YU Yong-li. Treatment of non-uptaking 131I thyroid cancer[J]. Int J Radiat Med Nucl Med, 2005, 29(2): 57-63.
Citation: YU Yong-li. Treatment of non-uptaking 131I thyroid cancer[J]. Int J Radiat Med Nucl Med, 2005, 29(2): 57-63.

Treatment of non-uptaking 131I thyroid cancer

  • Normally, thyroid cancer is a disease with a good prognosis, but about 30% of the tumors dedifferentiate and may finally develop into highly malignant thyroid carcinoma with a mean survival time of less than 8 months. Due to the loss of thyroid-specific functions associated with dedifferentiation. These tumors are inaccessible to standard therapeutic procedures such as radioiodine therapy and thyroxine-mediated thyrotropin suppression. Medullary thyroid carcinomas are also highly aggressive. Here, therapy is limited to surgery, and no alternative is left if patients do not respond to this standard procedures. Several novel approaches are currently being tested for the treatment of thyroid cancer.
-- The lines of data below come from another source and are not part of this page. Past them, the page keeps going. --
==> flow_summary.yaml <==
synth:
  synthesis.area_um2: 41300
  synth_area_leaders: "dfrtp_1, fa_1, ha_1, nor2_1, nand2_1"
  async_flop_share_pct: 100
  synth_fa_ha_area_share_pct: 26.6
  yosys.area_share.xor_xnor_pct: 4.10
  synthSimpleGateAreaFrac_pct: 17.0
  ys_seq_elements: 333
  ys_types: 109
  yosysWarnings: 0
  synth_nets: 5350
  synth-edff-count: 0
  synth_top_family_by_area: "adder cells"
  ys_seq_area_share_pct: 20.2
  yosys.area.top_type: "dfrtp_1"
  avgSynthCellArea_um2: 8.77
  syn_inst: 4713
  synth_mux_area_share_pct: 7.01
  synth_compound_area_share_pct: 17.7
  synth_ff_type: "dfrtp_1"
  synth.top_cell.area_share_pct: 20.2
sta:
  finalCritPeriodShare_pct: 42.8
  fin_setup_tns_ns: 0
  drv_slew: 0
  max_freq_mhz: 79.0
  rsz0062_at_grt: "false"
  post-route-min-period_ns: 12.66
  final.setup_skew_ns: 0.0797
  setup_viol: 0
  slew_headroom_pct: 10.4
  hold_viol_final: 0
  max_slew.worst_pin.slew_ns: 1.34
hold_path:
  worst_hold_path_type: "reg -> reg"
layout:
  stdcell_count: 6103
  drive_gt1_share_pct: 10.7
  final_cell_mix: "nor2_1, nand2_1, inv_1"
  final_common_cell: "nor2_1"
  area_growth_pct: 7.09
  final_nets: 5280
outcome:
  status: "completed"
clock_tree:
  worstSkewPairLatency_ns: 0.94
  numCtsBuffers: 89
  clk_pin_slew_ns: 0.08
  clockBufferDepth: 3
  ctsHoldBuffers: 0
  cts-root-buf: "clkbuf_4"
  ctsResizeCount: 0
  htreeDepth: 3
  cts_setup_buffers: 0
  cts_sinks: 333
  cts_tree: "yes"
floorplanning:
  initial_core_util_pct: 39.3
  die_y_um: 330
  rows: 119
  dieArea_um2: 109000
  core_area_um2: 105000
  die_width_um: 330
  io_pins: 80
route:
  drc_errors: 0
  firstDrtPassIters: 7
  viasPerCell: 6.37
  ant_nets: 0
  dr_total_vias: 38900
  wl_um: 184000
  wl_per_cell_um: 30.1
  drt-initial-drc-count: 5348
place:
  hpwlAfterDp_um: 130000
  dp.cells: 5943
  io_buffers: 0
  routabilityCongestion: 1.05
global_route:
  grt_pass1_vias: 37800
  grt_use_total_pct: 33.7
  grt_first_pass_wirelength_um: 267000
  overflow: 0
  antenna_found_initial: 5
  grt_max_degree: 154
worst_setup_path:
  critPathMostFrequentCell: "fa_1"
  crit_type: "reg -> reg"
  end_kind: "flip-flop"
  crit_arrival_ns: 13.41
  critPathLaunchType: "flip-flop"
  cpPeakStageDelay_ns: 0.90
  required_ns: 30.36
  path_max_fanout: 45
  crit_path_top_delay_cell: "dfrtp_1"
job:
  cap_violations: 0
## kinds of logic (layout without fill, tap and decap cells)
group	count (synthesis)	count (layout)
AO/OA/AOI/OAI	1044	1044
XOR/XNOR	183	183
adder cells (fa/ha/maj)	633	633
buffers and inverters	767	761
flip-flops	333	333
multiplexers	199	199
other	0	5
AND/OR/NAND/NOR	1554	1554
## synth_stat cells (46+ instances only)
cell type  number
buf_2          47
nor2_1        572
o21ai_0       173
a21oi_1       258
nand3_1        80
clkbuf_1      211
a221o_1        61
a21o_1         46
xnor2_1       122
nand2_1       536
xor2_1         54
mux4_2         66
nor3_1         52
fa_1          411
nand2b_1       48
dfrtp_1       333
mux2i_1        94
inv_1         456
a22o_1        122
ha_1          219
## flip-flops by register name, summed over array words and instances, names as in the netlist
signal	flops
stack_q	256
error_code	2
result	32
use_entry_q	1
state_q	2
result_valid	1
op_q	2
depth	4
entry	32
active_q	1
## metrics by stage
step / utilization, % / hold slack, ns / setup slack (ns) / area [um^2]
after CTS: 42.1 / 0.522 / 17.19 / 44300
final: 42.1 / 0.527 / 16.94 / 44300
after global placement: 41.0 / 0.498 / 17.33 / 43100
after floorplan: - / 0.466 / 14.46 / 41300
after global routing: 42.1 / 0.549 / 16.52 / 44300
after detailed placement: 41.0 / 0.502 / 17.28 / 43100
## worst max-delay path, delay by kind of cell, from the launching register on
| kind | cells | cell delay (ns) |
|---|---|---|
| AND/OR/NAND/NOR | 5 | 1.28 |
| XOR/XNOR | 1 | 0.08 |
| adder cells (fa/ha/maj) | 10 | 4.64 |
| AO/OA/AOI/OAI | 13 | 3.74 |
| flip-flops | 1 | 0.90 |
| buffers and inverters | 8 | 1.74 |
Many of them utilize methods of gene therapy:① reintroduction of the tumor suppressor p53; ② suicide gene therapy; ③ anti-tumor immune response by expression of an adenovirus-delivered interleukin-2(IL-2)gene; ④ immune response by DNA vaccination against the tumor marker calcitonin; ⑤ transduction of the thyroid sodium/iodine transporter gene to make tissues that do not accumulate iodide treatable by radioiodide therapy; ⑥ blocking of the expression of the oncogene c-myc by antisense oligonuleotides; ⑦ radioimmunotherapy by a radiolabelled antibody; ⑧ retinoic acid is used for a redifferentiation therapy, and ⑨ somatostatin.